完成したルシファーの力とそれを超えたオマエの力の断片を得たオレがオマエに劣るわけが無い!!

オマエが何を隠していようとオレは……」

 

「なら見せてやるよ、これが……」


 声を荒らげるアルトに向けて静かに言葉を告げるとヒロムの持つ光の大剣と白銀の稲妻が一体化し、さらにヒロムの両手首の白銀のブレスレットから十四の霊装を司る十四の輝きと稲妻が発せられると光の大剣と一体化させられていく。

 

 白銀の稲妻と十四の稲妻と輝きと一体化した光の大剣は白銀の大剣へ変化し、変化した白銀の大剣の刀身には十四色の石が施されていく。

 

 十四の石が施されると白銀の大剣は眩い光を発するとともにヒロムの手に装備され、ヒロムが大剣を手に持つと光の粒子は無数の輝きを放ちながら強い力を発していく。

 

 発せられる力、それを前にしたアルトは威圧されたのか彼の纏う禍々しいオーラは先程までに比べると急に力を弱めてしまう。

 

「何だ……その剣は!?」

 

 いや、威圧されたのではない。心がひどく動揺しているのだ。

自身の知らない武器を手に持つヒロムに対して余裕がないのか、情報が無いが故にどうすべきなのか分からなくなったのかはさておき、アルトは今ヒロムが手に持つ白銀の大剣を前にして心が揺らぎ、それによって力が不安定になり弱まっているのだ。

 

 動揺するアルト、そのアルトも己の心の揺らぎを感じており、それを正すべくアルトは情報の無いヒロムの白銀の大剣についてハッキリさせようと彼を問い詰める。

 

「オマエのその武器は何だ?

リュクスからの情報にもカリギュラからの情報にもその武器についてのデータは存在しなかった。なのにその武器は何だ?

答えろ……オマエは今何をした!!」

 

「……聞かれたからには答えてやるが、オマエがずっと勘違いしてたことを簡単にまとめてやったんだよ」

 

「何?」

 

「いや、オマエだけじゃないな。

大抵のヤツらはずっと勘違いしてる。

たしかにオレはフレイたちの持つ霊装の力を借り受けることでその力を身に纏いその力を十二分に発揮する戦い方をしている。

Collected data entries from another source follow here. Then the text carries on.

--- config.mk ---
export PLATFORM = sky130hd
export DESIGN_NAME = phase_anomaly_guard
export DESIGN_NICKNAME = d
export VERILOG_FILES = /design/src/hw/rtl/pag_pkg.sv /design/src/hw/rtl/phase_anomaly_guard.sv /design/src/hw/rtl/pag_cfg.sv /design/src/hw/rtl/pag_step.sv
export SDC_FILE = /design/constraint.sdc
export NUM_CORES = 1
export LEC_CHECK = 0
export BUFFER_PORTS_ARGS = -buffer_cell sky130_fd_sc_hd__buf_2
export CAP_MARGIN = 20
export CORE_MARGIN = 5
export CORE_UTILIZATION = 40
export CTS_CLUSTER_DIAMETER = 150
export DETAILED_ROUTE_END_ITERATION = 7
export SETUP_SLACK_MARGIN = 0.2
export SYNTH_ARGS = -nofsm -noshare
export SYNTH_HDL_FRONTEND = slang
export SYNTH_SLANG_ARGS = --single-unit
--- constraint.sdc ---
create_clock -name clk_i -period 12 [get_ports clk_i]
set_clock_uncertainty 0.2 [all_clocks]
set_input_delay 0.6 -clock clk_i [delete_from_list [all_inputs] [get_ports clk_i]]
set_output_delay 0.6 -clock clk_i [all_outputs]
set_load 0.01 [all_outputs]
--- src/hw/rtl/pag_pkg.sv ---
// pag_pkg: shared types and constants for the phase anomaly guard.
// Used by pag_cfg, pag_step and phase_anomaly_guard; no dependencies.
package pag_pkg;

  localparam int unsigned PhaseW  = 12;
  localparam int unsigned CountW  = 8;
  localparam int unsigned HoldW   = 16;
  localparam int unsigned GainW   = 13;
  localparam int unsigned QShift  = 12;
  localparam int unsigned CfgIdxW = 3;
  localparam int unsigned CfgW    = 16;
  localparam int unsigned InDataW = 16;
  localparam int unsigned OutDataW = 24;

  typedef enum logic [CfgIdxW-1:0] {
    CFG_OVER_LIMIT = 3'd0,
    CFG_CONFIRM    = 3'd1,
    CFG_RISE       = 3'd2,
    CFG_TOO_LOW    = 3'd3,
    CFG_GAIN       = 3'd4,
    CFG_INHIBIT    = 3'd5
  } cfg_idx_e;

  typedef enum logic {
    KIND_SAMPLE = 1'b0,
    KIND_RESET  = 1'b1
  } kind_e;

  // pot sits in bit 0, ready in bit 6
  typedef struct packed {
    logic ready;
    logic lock;
    logic inh;
    logic low;
    logic rise;
    logic warn;
    logic pot;
  } pag_flags_t;

  typedef struct packed {
    logic signed [PhaseW-1:0] over_limit;
    logic [CountW-1:0]        confirm;
    logic [PhaseW-1:0]        rise_thr;
    logic signed [PhaseW-1:0] too_low;
    logic [GainW-1:0]         gain;
    logic [HoldW-1:0]         inhibit;
  } pag_cfg_t;

  typedef struct packed {
    logic [CountW-1:0]        over_count;
    logic signed [PhaseW-1:0] baseline;
    logic [HoldW-1:0]         hold;
    pag_flags_t               flags;
  } pag_state_t;

endpackage

--- src/hw/rtl/phase_anomaly_guard.sv ---
// phase_anomaly_guard: top level, input and result registers around pag_step.
// Depends on pag_pkg, pag_cfg and pag_step.
//
// Usage:
//  s_axis carries one beat per control tick: tuser is the kind (0 phase
//  sample, 1 baseline reset command), tdata[11:0] the signed phase in
//  tenths of a degree. Every input beat yields exactly one m_axis beat
//  holding the seven status flags and the 12-bit baseline after the step.
//  Path: a beat is taken into the input register, then the status update
//  is written into the result register. Throughput: one beat per cycle
//  while m_axis_tready is high; the whole update is one combinational pass
//  whose longest path is the 13 x 14 bit filter multiply, add and clamp.
//  Stalls: while m_axis_tready is low the result register holds and the
//  input register still takes one more beat; s_axis_tready then drops until
//  the result is taken. No beat is lost or repeated.
//  Configuration: cfg_we_i writes register cfg_index_i (0 over-limit
//  threshold, 1 confirm count, 2 rise threshold, 3 too-low threshold,
//  4 filter gain Q12, 5 inhibit ticks); other indexes are ignored. Write
//  only while no beat is in flight.
//  Reset: rst_ni clears the counters, baseline and flags and loads the
//  register defaults 1000, 3, 150, 100, 410, 50. Both channels empty.
module phase_anomaly_guard (
  input  logic                          clk_i,
  input  logic                          rst_ni,
  input  logic                          s_axis_tvalid,
  output logic                          s_axis_tready,
  input  logic [pag_pkg::InDataW-1:0]   s_axis_tdata,   // [11:0] phase, [15:12] zero
  input  logic                          s_axis_tuser,   // [0] kind
  output logic                          m_axis_tvalid,
  input  logic                          m_axis_tready,
  // [0] vessel_off, [1] limit_alert, [2] phase_jump, [3] too_low,
  // [4] power_hold, [5] base_frozen, [6] baseline_ready,
  // [18:7] baseline_value, [23:19] zero
  output logic [pag_pkg::OutDataW-1:0]  m_axis_tdata,
  input  logic                          cfg_we_i,
  input  logic [pag_pkg::CfgIdxW-1:0]   cfg_index_i,
  input  logic [pag_pkg::CfgW-1:0]      cfg_wdata_i
);

  pag_pkg::pag_cfg_t   cfg;
  pag_pkg::pag_state_t state_q, state_d;

  logic                              in_valid_q;
  logic                              in_kind_q;
  logic signed [pag_pkg::PhaseW-1:0] in_phase_q;
  logic                              out_valid_q;
  logic [pag_pkg::OutDataW-1:0]      out_data_q;
  logic                              advance;   // result register can load
  logic                              fire;      // beat moves into result stage

  pag_cfg u_cfg (
    .clk_i   (clk_i),
    .rst_ni  (rst_ni),
    .we_i    (cfg_we_i),
    .index_i (cfg_index_i),
    .wdata_i (cfg_wdata_i),
    .cfg_o   (cfg)
  );

  pag_step u_step (
    .kind_i  (in_kind_q),
    .phase_i (in_phase_q),
    .cfg_i   (cfg),
    .cur_i   (state_q),
    .nxt_o   (state_d)
  );

  assign advance       = !out_valid_q || m_axis_tready;
  assign fire          = in_valid_q && advance;
  assign s_axis_tready = !in_valid_q || advance;

  // input stage
  always_ff @(posedge clk_i or negedge rst_ni) begin
    if (!rst_ni) begin
      in_valid_q <= 1'b0;
    end else if (s_axis_tready) begin
      in_valid_q <= s_axis_tvalid;
    end
  end

  always_ff @(posedge clk_i) begin
    if (s_axis_tready && s_axis_tvalid) begin
      in_kind_q  <= s_axis_tuser;
      in_phase_q <= s_axis_tdata[pag_pkg::PhaseW-1:0];
    end
  end

  // status state, updated once per beat
  always_ff @(posedge clk_i or negedge rst_ni) begin
    if (!rst_ni) begin
      state_q <= '0;
    end else if (fire) begin
      state_q <= state_d;
    end
  end

  // result stage
  always_ff @(posedge clk_i or negedge rst_ni) begin
    if (!rst_ni) begin
      out_valid_q <= 1'b0;
    end else if (fire) begin
      out_valid_q <= 1'b1;
    end else if (m_axis_tready) begin
      out_valid_q <= 1'b0;
    end
  end

  always_ff @(posedge clk_i) begin
    if (fire) begin
      out_data_q <= {5'd0, state_d.baseline, state_d.flags};
    end
  end

  assign m_axis_tvalid = out_valid_q;
  assign m_axis_tdata  = out_data_q;

`ifndef NO_ASSERTIONS
  // an active hold always shows as inhibit
  a_hold_inh: assert property (@(posedge clk_i) disable iff (!rst_ni)
    state_q.hold != '0 |-> state_q.flags.inh)
    else $error("hold running without inhibit flag");

  // warning and confirmation are exclusive
  a_warn_pot: assert property (@(posedge clk_i) disable iff (!rst_ni)
    !(state_q.flags.warn && state_q.flags.pot))
    else $error("warning and confirmed removal both set");

  // sudden rise and baseline lock are set and cleared together
  a_rise_lock: assert property (@(posedge clk_i) disable iff (!rst_ni)
    state_q.flags.rise == state_q.flags.lock)
    else $error("rise and lock flags disagree");

  // a beat leaving the input stage lands in the result register
  a_fire: assert property (@(posedge clk_i) disable iff (!rst_ni)
    fire |=> out_valid_q)
    else $error("beat lost between stages");
`endif

endmodule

だがそれはオレがそうでもしないと霊装の使えないからじゃない。その方法が一番効率が良くて臨機応変に対応させやすい上に能力の扱いに慣れてないオレが扱うのに適しているからだ」

 

「オマエ、何を言って……」

 

「この白銀の大剣は言わば鍵だ。

オレの白銀のブレスレットが秘めた力の一つであるとともにこの大剣の力が精霊たちの力をオレに授けるきっかけとなっている。

そして、十四の精霊の霊装の力をオレの持つこの霊装の力と一つにすることで具現化するこの大剣は扱うオレでも制御が難しいほどに強い力を持っている。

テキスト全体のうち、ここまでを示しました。